Source: an optimization exercise on an open RTL-to-GDS flow (aim: small area, a short achievable clock period and few clock cycles). Production flows keep margins and buffers that such runs may drop. RTL that was checked went through simulation tests only; none was proved equivalent to the original.

## 04-07
Design least_squares_slope_core, start of the top module:
module least_squares_slope_core (
    input  logic                                   clk,
    input  logic                                   rst_n,
    input  logic                                   start,
    output logic                                   busy,
    input  logic signed [lss_pkg::SAMPLE_BITS-1:0] x_value,
    input  logic signed [lss_pkg::SAMPLE_BITS-1:0] y_value,
    input  logic                                   last_pair,
    output logic                                   done,
    output logic signed [lss_pkg::OUT_W-1:0]       slope,
    output logic                                   no_spread,
    output logic                                   saturated,
    output logic                                   overflowed,
    output logic [lss_pkg::CNT_W-1:0]              pair_count
);
==> flow/config.mk <==
export PLATFORM = sky130hd
export DESIGN_NAME = least_squares_slope_core
export DESIGN_NICKNAME = least_squares_slope_core
export VERILOG_FILES = /design/flow/design.v
export SDC_FILE = /design/flow/constraint.sdc
export NUM_CORES = 4
export LEC_CHECK = 0
export CAP_MARGIN = 20
export CORE_MARGIN = 2
export CORE_UTILIZATION = 65
export PLACE_DENSITY = 0.8
export SLEW_MARGIN = 20
==> flow/constraint.sdc <==
create_clock -name core_clock -period 11.0 [get_ports {clk}]
set_input_delay 2.2000 -clock core_clock [delete_from_list [all_inputs] [get_ports {clk}]]
set_output_delay 2.2000 -clock core_clock [all_outputs]
set_load 0.01 [all_outputs]
standard.sh (not shown) runs the stock make flow with config.mk's settings and CLKGATE_MAP_FILE= SYNTH_SCRIPT=/design/flow/synth_recipe.tcl, a recipe that flattens the netlist after the stock synthesis.
==> flow/flow/run.sh <==
#!/bin/bash
# standard layout, with timing repair aiming further below the clock period
set -euo pipefail
export SETUP_SLACK_MARGIN=6.5
bash standard.sh > flow.log 2>&1
04-07 closes out successfully: all stages finished, all timing, DRC and antenna checks passed.
Context: an optimization exercise on an open-source flow, tuned for small area, a short achievable clock period and few clock cycles. The choices shown serve that exercise and are no tape-out recipe. RTL that was checked went through simulation tests only; none was proved equivalent to the original. No functional check of the RTL was part of runs 4 to 7. Power figures rest on the tool's default switching activity, not on a simulated workload.

===== flow/config.mk =====
export PLATFORM = sky130hd
export DESIGN_NAME = wildcard_name_matcher
export DESIGN_NICKNAME = wildcard_name_matcher
export VERILOG_FILES = /design/flow/design.v
export SDC_FILE = /design/flow/constraint.sdc
export NUM_CORES = 4
export LEC_CHECK = 0
export CAP_MARGIN = 20
export CORE_MARGIN = 2
export CORE_UTILIZATION = 40
export SETUP_SLACK_MARGIN = 2.9
export SLEW_MARGIN = 20

===== flow/constraint.sdc =====
create_clock -name core_clock -period 5.0 [get_ports {i_clk}]
set_input_delay 1.0000 -clock core_clock [delete_from_list [all_inputs] [get_ports {i_clk}]]
set_output_delay 1.0000 -clock core_clock [all_outputs]
set_load 0.01 [all_outputs]

===== flow/design.v =====
`timescale 1ns / 1ps
package wnm_pkg;
    localparam int MAX_PATTERN = 32;
    localparam int POS_W       = MAX_PATTERN + 1;
    localparam int LEN_W       = $clog2(MAX_PATTERN + 1);
    localparam logic [7:0] ANY_ONE = 8'd63;
    localparam logic [7:0] ANY_RUN = 8'd42;
    localparam logic CMD_LOAD = 1'b0;
    localparam logic CMD_NAME = 1'b1;
    typedef struct packed {
        logic matched;
        logic pattern_overflow;
    } t_result;
endpackage
`timescale 1ns / 1ps
module wnm_cell (
    input  logic       i_clk,
    input  logic       i_shift,
    input  logic [7:0] i_d,
    input  logic [7:0] i_ch,
    output logic [7:0] o_q,
    output logic       o_hit,
    output logic       o_star
);
    logic [7:0] r_byte;
    always_ff @(posedge i_clk) begin
        if (i_shift) begin
            r_byte <= i_d;
        end
    end
    assign o_q    = r_byte;
    assign o_star = (r_byte == wnm_pkg::ANY_RUN);
    assign o_hit  = (r_byte == wnm_pkg::ANY_ONE) || (r_byte == i_ch);
endmodule
`timescale 1ns / 1ps
module wnm_out_skid (
    input  logic             i_clk,
    input  logic             i_rst_n,
    input  logic             i_push,
    input  wnm_pkg::t_result i_data,
    output logic             o_ready,
    output logic             o_valid,
    input  logic             i_ready,
    output wnm_pkg::t_result o_data
);
    logic    r_out_valid;
    logic    n_out_valid;
    wnm_pkg::t_result r_out;
    wnm_pkg::t_result n_out;
    logic    r_skid_valid;
    logic    n_skid_valid;
    wnm_pkg::t_result r_skid;
    wnm_pkg::t_result n_skid;
    logic    out_free;
    assign out_free = !r_out_valid || i_ready;
    always_comb begin
        n_out_valid  = r_out_valid;
        n_out        = r_out;
        n_skid_valid = r_skid_valid;
        n_skid       = r_skid;
        if (out_free) begin
            if (r_skid_valid) begin
                n_out_valid  = 1'b1;
                n_out        = r_skid;
                n_skid_valid = i_push;
                n_skid       = i_data;
            end else begin
                n_out_valid  = i_push;
                n_out        = i_data;
            end
        end else if (i_push) begin
            n_skid_valid = 1'b1;
            n_skid       = i_data;
        end
    end
    always_ff @(posedge i_clk) begin
        if (!i_rst_n) begin
            r_out_valid  <= 1'b0;
            r_skid_valid <= 1'b0;
        end else begin
            r_out_valid  <= n_out_valid;
            r_skid_valid <= n_skid_valid;
        end
    end
    always_ff @(posedge i_clk) begin
        r_out  <= n_out;
        r_skid <= n_skid;
    end
    assign o_ready = !r_skid_valid;
    assign o_valid = r_out_valid;
    assign o_data  = r_out;
endmodule
`timescale 1ns / 1ps
module wildcard_name_matcher (
    input  logic       i_clk,
    input  logic       i_rst_n,
    input  logic       i_valid,
    output logic       o_ready,
    input  logic       i_cmd,
    input  logic [7:0] i_ch,
    input  logic       i_last,
    output logic       o_valid,
    input  logic       i_ready,
    output logic       o_matched,
    output logic       o_pattern_overflow
);
    localparam int N  = wnm_pkg::MAX_PATTERN;
    localparam int LW = wnm_pkg::LEN_W;
    logic [LW-1:0]  r_cnt;            
    logic [LW-1:0]  r_len;            
    logic           r_lstar;          
    logic           r_ovf;
    logic           r_load_restart;
    logic           r_name_restart;
    logic [N:0]     r_act;
    logic           in_fire;
    logic           load_fire;
    logic           name_fire;
    logic           ch_star;
    logic [LW-1:0]  ld_cnt;
    logic [LW-1:0]  ld_len;
    logic           ld_lstar;
    logic           ld_ovf;
    logic           ld_room;
    logic           shift;
    logic [7:0]     d   [N+1];
    logic [N-1:0]   hit;
    logic [N-1:0]   star;
    logic [N:0]     start;
    logic [N:0]     init;
    logic [N:0]     cur;
    logic [N:0]     step;
    logic [N:0]     closed;
    logic           push;
    wnm_pkg::t_result push_data;
    wnm_pkg::t_result out_data;
    assign in_fire   = i_valid && o_ready;
    assign load_fire = in_fire && (i_cmd == wnm_pkg::CMD_LOAD);
    assign name_fire = in_fire && (i_cmd == wnm_pkg::CMD_NAME);
    assign ch_star   = (i_ch == wnm_pkg::ANY_RUN);
    assign ld_cnt   = r_load_restart ? '0 : r_cnt;
    assign ld_len   = r_load_restart ? '0 : r_len;
    assign ld_lstar = !r_load_restart && r_lstar;
    assign ld_ovf   = !r_load_restart && r_ovf;
    assign ld_room  = (ld_cnt < LW'(N));
    assign shift    = load_fire && ld_room && !(ch_star && ld_lstar);
    assign d[0] = i_ch;
    for (genvar i = 0; i < N; i++) begin : g_cell
        wnm_cell u_cell (
            .i_clk   (i_clk),
            .i_shift (shift),
            .i_d     (d[i]),
            .i_ch    (i_ch),
            .o_q     (d[i+1]),
            .o_hit   (hit[i]),
            .o_star  (star[i])
        );
    end
    for (genvar q = 0; q <= N; q++) begin : g_pos
        assign start[q] = (r_len == LW'(q));
        if (q < N) begin : g_lo
            assign init[q] = start[q] || (start[q+1] && star[q]);
        end else begin : g_hi
            assign init[q] = start[q];
        end
    end
    assign cur = r_name_restart ? init : r_act;
    for (genvar q = 0; q <= N; q++) begin : g_step
        logic stay;
        logic move;
        if (q > 0) begin : g_stay
            assign stay = cur[q] && star[q-1];
        end else begin : g_nostay
            assign stay = 1'b0;
        end
        if (q < N) begin : g_move
            assign move = cur[q+1] && hit[q];
        end else begin : g_nomove
            assign move = 1'b0;
        end
        assign step[q] = stay || move;
    end
    for (genvar q = 0; q <= N; q++) begin : g_close
        if (q < N) begin : g_lo
            assign closed[q] = step[q] || (step[q+1] && star[q]);
        end else begin : g_hi
            assign closed[q] = step[q];
        end
    end
    assign push                       = name_fire && i_last;
    assign push_data.matched          = closed[0];
    assign push_data.pattern_overflow = r_ovf;
    always_ff @(posedge i_clk) begin
        if (!i_rst_n) begin
            r_cnt          <= '0;
            r_len          <= '0;
            r_lstar        <= 1'b0;
            r_ovf          <= 1'b0;
            r_load_restart <= 1'b1;
            r_name_restart <= 1'b1;
        end else if (load_fire) begin
            r_cnt          <= ld_room ? ld_cnt + LW'(1) : ld_cnt;
            r_len          <= shift ? ld_len + LW'(1) : ld_len;
            r_lstar        <= shift ? ch_star : ld_lstar;
            r_ovf          <= ld_ovf || !ld_room;
            r_load_restart <= i_last;
            r_name_restart <= 1'b1;
        end else if (name_fire) begin
            r_name_restart <= i_last;
        end
    end
    always_ff @(posedge i_clk) begin
        if (name_fire) begin
            r_act <= closed;
        end
    end
    wnm_out_skid u_out (
        .i_clk   (i_clk),
        .i_rst_n (i_rst_n),
        .i_push  (push),
        .i_data  (push_data),
        .o_ready (o_ready),
        .o_valid (o_valid),
        .i_ready (i_ready),
        .o_data  (out_data)
    );
    assign o_matched          = out_data.matched;
    assign o_pattern_overflow = out_data.pattern_overflow;
endmodule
+-------+
*WHAT THIS TASK INVOLVES*:
Print the lines above from the one with "name_fire && i_last;" through the one with "end else if (load_fire) begin", both included, exactly as written and nothing more.

*SOLUTION FOR THIS PROBLEM*:
    assign push                       = name_fire && i_last;
    assign push_data.matched          = closed[0];
    assign push_data.pattern_overflow = r_ovf;
    always_ff @(posedge i_clk) begin
        if (!i_rst_n) begin
            r_cnt          <= '0;
            r_len          <= '0;
            r_lstar        <= 1'b0;
            r_ovf          <= 1'b0;
            r_load_restart <= 1'b1;
            r_name_restart <= 1'b1;
        end else if (load_fire) begin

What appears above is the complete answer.